(Stored data entries)
━━━━━━━━━━━━━━━━━━━━━━━━━━━━━━
--- config.mk ---
export PLATFORM = sky130hd
export DESIGN_NAME = fetch_prefetch_unit
export DESIGN_NICKNAME = d
export VERILOG_FILES = /design/src/rtl/fetch_prefetch_unit.sv
export SDC_FILE = /design/constraint.sdc
export NUM_CORES = 1
export LEC_CHECK = 0
export CORE_ASPECT_RATIO = 0.8
export CORE_UTILIZATION = 35
export CTS_CLUSTER_SIZE = 16
export DETAILED_ROUTE_END_ITERATION = 7
export HOLD_SLACK_MARGIN = 0.12
export MAX_ROUTING_LAYER = met4
export PLACE_DENSITY = 0.68
export SYNTH_ARGS = -nofsm -noshare
export SYNTH_HDL_FRONTEND = slang
export SYNTH_SLANG_ARGS = --single-unit
export TNS_END_PERCENT = 10
--- constraint.sdc ---
create_clock -name i_clk -period 2.89 [get_ports i_clk]
set_clock_uncertainty 0.15 [all_clocks]
set_input_delay 0.578 -clock i_clk [delete_from_list [all_inputs] [get_ports i_clk]]
set_output_delay 0.578 -clock i_clk [all_outputs]
set_load 0.005 [all_outputs]
--- src/rtl/fetch_prefetch_unit.sv ---
// Instruction fetch front end: credit-limited request issue, in-order responses
// into a prefetch FIFO, and redirect flush that drops stale in-flight responses.
module fetch_prefetch_unit #(
  parameter int P_DATA_WIDTH      = 32,
  parameter int P_ADDR_WIDTH      = 11,
  parameter int P_FIFO_DEPTH      = 4,
  parameter int P_MAX_OUTSTANDING = 2,
  parameter int P_RESET_PC        = 0
) (
  input  logic                              i_clk,
  input  logic                              i_rst_n,
  output logic                              o_imem_req_valid,
  input  logic                              i_imem_req_ready,
  output logic [P_ADDR_WIDTH-1:0]           o_imem_req_addr,
  input  logic                              i_imem_rsp_valid,
  input  logic [P_DATA_WIDTH-1:0]           i_imem_rsp_data,
  input  logic                              i_redirect,
  input  logic [P_ADDR_WIDTH-1:0]           i_redirect_pc,
  output logic                              o_instr_valid,
  input  logic                              i_instr_ready,
  output logic [P_DATA_WIDTH-1:0]           o_instr,
  output logic [P_ADDR_WIDTH-1:0]           o_pc,
  output logic [P_ADDR_WIDTH-1:0]           o_pc4,
  output logic [$clog2(P_FIFO_DEPTH):0]     o_fifo_count
);

  localparam int L_PTR_W = $clog2(P_FIFO_DEPTH);
  localparam int L_CNT_W = L_PTR_W + 1;
  localparam int L_OUT_W = $clog2(P_MAX_OUTSTANDING + 1);
  localparam logic [31:0] L_DEPTH = P_FIFO_DEPTH;
  localparam logic [31:0] L_MAX_OUT = P_MAX_OUTSTANDING;
  localparam logic [P_ADDR_WIDTH-1:0] L_RESET_PC = P_RESET_PC[P_ADDR_WIDTH-1:0];
  localparam logic [P_ADDR_WIDTH-1:0] L_PC_STEP = P_ADDR_WIDTH'(4);

  typedef enum logic [0:0] {S_RUN = 1'b0, S_DRAIN = 1'b1} state_t;

  state_t                    r_state;
  state_t                    w_state_nxt;
  logic [P_ADDR_WIDTH-1:0]   r_req_pc;
  logic [P_ADDR_WIDTH-1:0]   r_head_pc;
  logic [L_PTR_W-1:0]        r_rd_ptr;
  logic [L_PTR_W-1:0]        r_wr_ptr;
  logic [L_CNT_W-1:0]        r_count;
  logic [L_OUT_W-1:0]        r_out_total;
  logic [L_OUT_W-1:0]        r_drop_cnt;
  logic [P_DATA_WIDTH-1:0]   r_mem [P_FIFO_DEPTH];

  logic [L_OUT_W-1:0]        w_live;
  logic                      w_credit_ok;
  logic                      w_out_ok;
  logic                      w_req_valid;
  logic                      w_accept;
  logic                      w_rsp;
  logic                      w_drop;
  logic                      w_push;
  logic                      w_instr_valid;
  logic                      w_pop;
  logic [L_OUT_W-1:0]        w_redir_drop;
  logic [P_ADDR_WIDTH-1:0]   w_redir_pc;
  logic                      w_unused_pc_lsb;

  // Credits count live in-flight requests so every live response has a free slot.
  assign w_live        = r_out_total - r_drop_cnt;
  assign w_credit_ok   = (32'(r_count) + 32'(w_live)) < L_DEPTH;
  assign w_out_ok      = 32'(r_out_total) < L_MAX_OUT;
  assign w_req_valid   = i_rst_n && !i_redirect && w_out_ok && w_credit_ok;
  assign w_accept      = w_req_valid && i_imem_req_ready;
  assign w_rsp         = i_imem_rsp_valid && (r_out_total != '0);
  assign w_drop        = w_rsp && (r_drop_cnt != '0);
  assign w_push        = w_rsp && !w_drop;
  assign w_instr_valid = (r_count != '0);
  assign w_pop         = w_instr_valid && i_instr_ready;
  assign w_redir_drop  = r_out_total - L_OUT_W'(w_rsp);
  assign w_redir_pc    = {i_redirect_pc[P_ADDR_WIDTH-1:2], 2'b00};
  assign w_unused_pc_lsb = ^i_redirect_pc[1:0];

  assign o_imem_req_valid = w_req_valid;
  assign o_imem_req_addr  = r_req_pc;
  assign o_instr_valid    = w_instr_valid;
  assign o_instr          = w_instr_valid ? r_mem[r_rd_ptr] : '0;
  assign o_pc             = r_head_pc;
  assign o_pc4            = r_head_pc + L_PC_STEP;
  assign o_fifo_count     = r_count;

  always_ff @(posedge i_clk or negedge i_rst_n) begin
    if (!i_rst_n) begin
      r_state <= S_RUN;
    end else begin
      r_state <= w_state_nxt;
    end
  end

  always_comb begin
    w_state_nxt = r_state;
    case (r_state)
      S_RUN: begin
        if (i_redirect && (w_redir_drop != '0)) w_state_nxt = S_DRAIN;
        else                                    w_state_nxt = S_RUN;
      end
      S_DRAIN: begin
        if (i_redirect)                                          w_state_nxt = (w_redir_drop != '0) ? S_DRAIN : S_RUN;
        else if (w_drop && (r_drop_cnt == L_OUT_W'(1)))          w_state_nxt = S_RUN;
        else                                                     w_state_nxt = S_DRAIN;
      end
      default: w_state_nxt = S_RUN;
    endcase
  end

  // Redirect outranks issue, push and pop; the same-cycle response is counted stale.
  always_ff @(posedge i_clk or negedge i_rst_n) begin
    if (!i_rst_n) begin
      r_req_pc    <= L_RESET_PC;
      r_head_pc   <= L_RESET_PC;
      r_rd_ptr    <= '0;
      r_wr_ptr    <= '0;
      r_count     <= '0;
      r_out_total <= '0;
      r_drop_cnt  <= '0;
    end else if (i_redirect) begin
      r_req_pc    <= w_redir_pc;
      r_head_pc   <= w_redir_pc;
      r_rd_ptr    <= '0;
      r_wr_ptr    <= '0;
      r_count     <= '0;
      r_out_total <= w_redir_drop;
      r_drop_cnt  <= w_redir_drop;
    end else begin
      if (w_accept) r_req_pc <= r_req_pc + L_PC_STEP;
      if (w_drop)   r_drop_cnt <= r_drop_cnt - L_OUT_W'(1);
      if (w_push)   r_wr_ptr <= r_wr_ptr + L_PTR_W'(1);
      if (w_pop) begin
        r_rd_ptr  <= r_rd_ptr + L_PTR_W'(1);
        r_head_pc <= r_head_pc + L_PC_STEP;
      end
      r_out_total <= r_out_total + L_OUT_W'(w_accept) - L_OUT_W'(w_rsp);
      r_count     <= r_count + L_CNT_W'(w_push) - L_CNT_W'(w_pop);
    end
  end

  always_ff @(posedge i_clk) begin
    if (w_push && !i_redirect) r_mem[r_wr_ptr] <= i_imem_rsp_data;
  end

endmodule

# ---- Word level (Yosys, flattened, before mapping)
# Memories as Yosys holds them, arrays and structs flattened.
# Cells that the tools add are included.
dict set report word_totals {
  ff_bits 33
  ram_bits 128
  input_bits 49
  out_inout_bits 70
  elab_cells 55
  mem_count 1
}
# memory depth width read_ports rd_ports_with_merged_regs wr line
set mem_list {}
lappend mem_list {r_mem 4 32 1 0 1 46} ;# logic [P_DATA_WIDTH-1:0] r_mem [P_FIFO_DEPTH];
dict set report classes {
  n_addsub 12
  n_lt_le_gt_ge 2
  mux 15
  n_reduce_logical 18
}
# cell n
set ops {}
lappend ops {{$mux W11} 4}
lappend ops {{$mux W32} 1}
lappend ops {{$add A11 B3 Y11 const B} 2}
lappend ops {{$mux W2} 7}
lappend ops {{$reduce_bool A2 Y1} 6}
lappend ops {{$logic_and A1 B1 Y1} 9}
lappend ops {{$add A2 B1 Y2 const B} 2}
lappend ops {{$add A3 B2 Y4} 1}
lappend ops {{$lt A4 B3 Y1 const B} 1}
lappend ops {{$sub A2 B1 Y2} 2}
lappend ops {{$add A3 B1 Y3} 1}
lappend ops {{$mux W3} 1}
lappend ops {{$reduce_bool A3 Y1} 1}
lappend ops {{$sub A3 B1 Y3} 1}
lappend ops {{$add A2 B1 Y2} 1}
lappend ops {{$logic_not A1 Y1} 2}
lappend ops {{$lt A2 B2 Y1 const B} 1}
lappend ops {{$mux W1} 2}
lappend ops {{$sub A2 B1 Y2 const B} 1}
lappend ops {{$sub A2 B2 Y2} 1}

# ---- Longest topological paths before layout
# Gate-level depths: netlist (run 1).
dict set report logic_depth {
  depth_word 8
  depth_mapped 14
}

# ---- Least setup slack after synthesis (run 1)
# No wires, ideal clock.
dict set report synth_path {
  path_kind {register to register}
  startpoint {register r_out_total[0]}
  endpoint {register r_out_total[1]}
  setup_ns 0.079
  arrival_ns 2.612
  setup_slack_ns 0.049
  path_stages_with_launch 15
  period_less_slack_ns 2.841
  path_cell_list {dfrtp_1 -> inv_1 -> ha_1 -> xnor2_1 -> xnor2_1 -> ha_1 -> nor4b_4 -> nand4_4 -> buf_2 -> ha_1 -> inv_1 -> ha_1 -> xnor2_1 -> o21ai_0 -> xor2_1}
}
dict set report synth_between {
  elab_chain_cells 8
}
# element line
set synth_rtl {}
lappend synth_rtl {{from (decl)} 44} ;# logic [L_OUT_W-1:0] r_out_total;
lappend synth_rtl {{from (signal assigned)} 125} ;# r_out_total <= w_redir_drop;
lappend synth_rtl {{from (signal assigned)} 135} ;# r_out_total <= r_out_total + L_OUT_W'(w_accept) - L_OUT_W'(w_rsp);
lappend synth_rtl {{$sub A2 B2 Y2} 63} ;# assign w_live = r_out_total - r_drop_cnt;
lappend synth_rtl {{$add A3 B2 Y4} 64} ;# assign w_credit_ok = (32'(r_count) + 32'(w_live)) < L_DEPTH;
lappend synth_rtl {{$lt A4 B3 Y1} 64}
lappend synth_rtl {{$logic_and A1 B1 Y1} 66} ;# assign w_req_valid = i_rst_n && !i_redirect && w_out_ok && w_credit_ok;
lappend synth_rtl {{$logic_and A1 B1 Y1} 67} ;# assign w_accept = w_req_valid && i_imem_req_ready;
lappend synth_rtl {{$add A2 B1 Y2} 135}
lappend synth_rtl {{$sub A2 B1 Y2} 135}
lappend synth_rtl {{$mux W2 *} 119} ;# end else if (i_redirect) begin
# Every way passes the cells marked *; elsewhere a longest branch is shown, timed or not.
# A chain may end at the register's enable or synchronous reset.

# ---- Worst setup path in the final report (run 1)
dict set report layout_path {
  startpoint {register r_drop_cnt[0]}
  endpoint {output port o_imem_req_valid}
}
dict set report layout_between {
  elab_chain_cells 4
}
# element line
set layout_rtl {}
lappend layout_rtl {{from (decl)} 45} ;# logic [L_OUT_W-1:0] r_drop_cnt;
lappend layout_rtl {{from (signal assigned)} 126} ;# r_drop_cnt <= w_redir_drop;
lappend layout_rtl {{from (signal assigned)} 129} ;# if (w_drop) r_drop_cnt <= r_drop_cnt - L_OUT_W'(1);
lappend layout_rtl {{$sub A2 B2 Y2} 63}
lappend layout_rtl {{$add A3 B2 Y4} 64}
lappend layout_rtl {{$lt A4 B3 Y1} 64}
lappend layout_rtl {{$logic_and A1 B1 Y1} 66}
lappend layout_rtl {{to (decl)} 12} ;# output logic o_imem_req_valid,
# Every way passes these cells.

==> impl_metrics.csv, run 1 <==
group,metric,value,unit
synthesis,synth-edff-count,128,
global_routing,antenna_found_initial,0,
outcome,violations,"negative setup slack",
finish,post-route-util,49.4,%
placed_design,place.gp.congestion,0.875,
routing,drtPass1Iterations,4,
timing,slew_viol_final,0,
global_routing,grt_pass1_vias,4074,
floorplanning,fp.dieH,126,um
clock_tree,cts-root-buf,"clkbuf_16",
synthesis,yosys.area_share.simple,8.41,%
power_and_ir_drop,power_frac_clock,30.4,%
routing,vias,3970,
synthesis,synth-compound-area-share,3.22,%
global_routing,grt_max_degree,31,
clock_tree,cts.reportedPaths.clkPinSlew,60,ps
floorplanning,top_level_ports,119,
routing,route.detailed.drc,0,
synthesis,yosysWarnings,0,
floorplanning,die_x,157,um
power_and_ir_drop,irDropWorstVdd,0.502,mV
synthesis,synth_cells,403,
synthesis,ys_seq_elements,157,
synthesis,synthArstFlopShare,18.5,%
routing,routedWlPerCell,17.6,um
timing,hold_violations,0,
finish,synthToLayoutAreaGrowth,35.8,%
timing,layout_setup_ws,-3.02,ps
routing,drt-initial-drc-count,268,
timing,max_freq,346,MHz
global_routing,grt_overflow,0,
placed_design,io_buffers,110,
flow_run,cap_violations,0,
global_routing,grt_pass1_wl,22.4,mm
clock_tree,clk_latency,420,ps
routing,routed_wirelength,14.3,mm
floorplanning,rows,44,
timing,timing.final.crit_period,2890,ps
power_and_ir_drop,pwr_density_cell,833,nW/um^2
synthesis,synth_area_leaders,"edfxtp_1 (57%), dfrtp_1 (11%), mux4_2 (11%), nor2b_1 (3.2%), ha_1 (2.6%)",
synthesis,yosys.area.top_type,"edfxtp_1",
setup_path,cp.arrival,2170,ps
timing,rsz0062_at_grt,"true",
power_and_ir_drop,p_sw,2100,uW
floorplanning,start_util,36.4,%
power_and_ir_drop,seqPwrFrac,36.3,%
routing,vias_per_cell,4.88,
synthesis,synth_fa_ha_area_share,2.90,%
finish,antenna_cells,0,
synthesis,synth_cell_types,44,
clock_tree,htreeDepth,4,
finish,num-nets-final,612,
power_and_ir_drop,p_comb_share,33.3,%
placed_design,dp_hpwl,9.31,mm
routing,antenna_left,0,
worst_hold_path,hold_path_class,"flop to flop",
power_and_ir_drop,p_int,5510,uW
synthesis,synth_area,6720,um^2
synthesis,netlist.area_leader.share,57.2,%
power_and_ir_drop,p_leak,0.00337,uW
floorplanning,dieArea,19800,um^2
clock_tree,postCtsHoldBufs,0,
clock_tree,clockBufferDepth,2,
setup_path,startpoint_type,"flop",
setup_path,crit_required,2160,ps
synthesis,synthFlopType,"edfxtp_1",
finish,drive_gt1_share,20.9,%
floorplanning,core,18500,um^2
setup_path,crit_path_end_kind,"output pin",
timing,hold_slack,371,ps
synthesis,synth_mux_area_share,11.5,%
global_routing,track_usage,15.9,%
placed_design,dp_cells,775,
finish,stdcell_count,814,
clock_tree,cts.sinks,157,
clock_tree,cts_buffers,17,
synthesis,synth_top_family_by_area,"multiplexers",
synthesis,syn_area_per_cell,16.7,um^2
setup_path,rrSetupSlack,80,ps
timing,setup_viol,1,
timing,period_share,100,%
synthesis,ys_seq_area_share,68.0,%
setup_path,critPathMaxFanout,3,
setup_path,worstSetupPathType,"flop to output pin",
power_and_ir_drop,switching_share,27.6,%
synthesis,synth_xor_area_share,3.39,%
outcome,status,"complete, but fails checks",
clock_tree,cts_tree,"built",
-- synth_stat cells (all sizes together), types with 2 or more instances --
cell,count
a21oi,3
mux4,32
buf,12
xnor2,15
nor3,7
and2,5
nand4,2
nor4,2
mux2,3
nand2,19
nor2b,34
xor2,11
a221o,3
o21ai,12
mux2i,2
nor2,14
and3,3
nand3,7
nor3b,2
edfxtp,128
inv,13
dfrtp,29
clkbuf,11
ha,14
o311ai,4
-- state kept, by name, summed over array words and instances, names as in the netlist --
signal and count:
o_pc 9, r_rd_ptr 2, r_wr_ptr 2, r_mem 128, o_fifo_count 3, r_drop_cnt 2
r_out_total 2, o_imem_req_addr 9
-- metrics by stage --
step                      area [um^2]  setup WS (ps)  total power (uW)  TNS [ps]
after floorplan                  6740           48.8              4040         0
final                            9130          -3.02              7610     -3.02
after detailed placement         8370           42.6              5320         0
after global placement           8370            127              5270         0
after CTS                        9080          -57.0              7660      -234
after global routing             9130          -90.9              8030      -196
-- per-layer routing --
metal / wire length, um / track usage, %
met3: 664 / 3.82
met5: 0 / -
met2: 7080 / 25.0
met4: 246 / 5.59
met1: 6330 / 20.0
-- cells by family (layout without fill, tap and decap cells) --
logic type | Yosys count | after routing
other | 1 | 6
AO/OA/AOI/OAI | 30 | 30
AND/OR/NAND/NOR | 100 | 100
XOR/XNOR | 26 | 26
adder cells (fa/ha/maj) | 15 | 15
flip-flops | 157 | 157
buffers and inverters | 37 | 190
multiplexers | 37 | 37
-- layout by cell type (no fill, tap or decap), types with 13 or more instances in the layout --
cell type          n
nand2_1           19
nor2_1            14
dlygate4sd2_1     24
buf_4             21
edfxtp_1         128
dfrtp_1           27
nor2b_1           34
clkdlybuf4s50_1   77
mux4_2            32
clkbuf_16         19
xnor2_1           13
-- worst max-delay path, stage by stage (launching register included) --
cell	delay (ps)
dfrtp_1	420
ha_4	180
xnor2_2	140
xnor2_2	150
ha_2	200
nor4b_4	230
and3_1	210
clkdlybuf4s15_2	210
-- final timing paths --
| check | start | to | depth (start not counted) |
|---|---|---|---|
| worst max-delay path | r_drop_cnt[0]$_DFFE_PN0P_ | o_imem_req_valid | 7 |
| worst min-delay path | o_imem_req_addr[10]$_DFFE_PN0P_ | o_imem_req_addr[10]$_DFFE_PN0P_ | 1 |
| worst max register to register | r_drop_cnt[0]$_DFFE_PN0P_ | r_out_total[1]$_DFF_PN0_ | 14 |
| worst min register to register | o_imem_req_addr[10]$_DFFE_PN0P_ | o_imem_req_addr[10]$_DFFE_PN0P_ | 1 |
| max in group asynchronous | i_rst_n | r_rd_ptr[1]$_DFFE_PN0N_ | 2 |
| min in group asynchronous | i_rst_n | o_fifo_count[0]$_DFF_PN0_ | 2 |
-- layout make-up --
cell class                 instances  area (um^2)
clock buffer                      23          490
multi-input combinational        214         2060
sequential                       157         4570
timing repair buffer             144         1510
inverter                          14         52.6
clock inverter                     9          133
fill                            1583         9370
tap                              253          317
-- power by group through the flow --
stage	clock [uW]	sequential [uW]	combinational [uW]
final	2320	2760	2530
after global routing	2460	2780	2790
after detailed placement	0	2790	2530
after global placement	0	2780	2490
after CTS	2360	2750	2550
after floorplan	0	2770	1270
-- what timing repair did --
item | CTS | global route
setup buffers | 6 | 0
setup endpoints to repair | 36 | 17
pin swaps | 4 | 3
resized for setup | 36 | 15
gates cloned | 1 | 0
Note: power is estimated with default switching activity, not from simulation.
==> run 2: changes to the inputs <==
- HOLD_SLACK_MARGIN: 0.12 -> 0.02
==> results of run 2 <==
No change in the layout: final DEF, timing and power equal those of run 1.
==> run 3: changes to the inputs <==
- CAP_MARGIN: default -> 20
==> results of run 3 <==
No change in the layout: final DEF, timing and power equal those of run 1.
━━━━━━━━━━━━━━━━━━━━━━━━━━━━━━
- **ABOUT THIS TASK**:
Count the lines of the entries above that contain the word "before" and give only the number.

- **ANSWER TO THE EXERCISE**:
2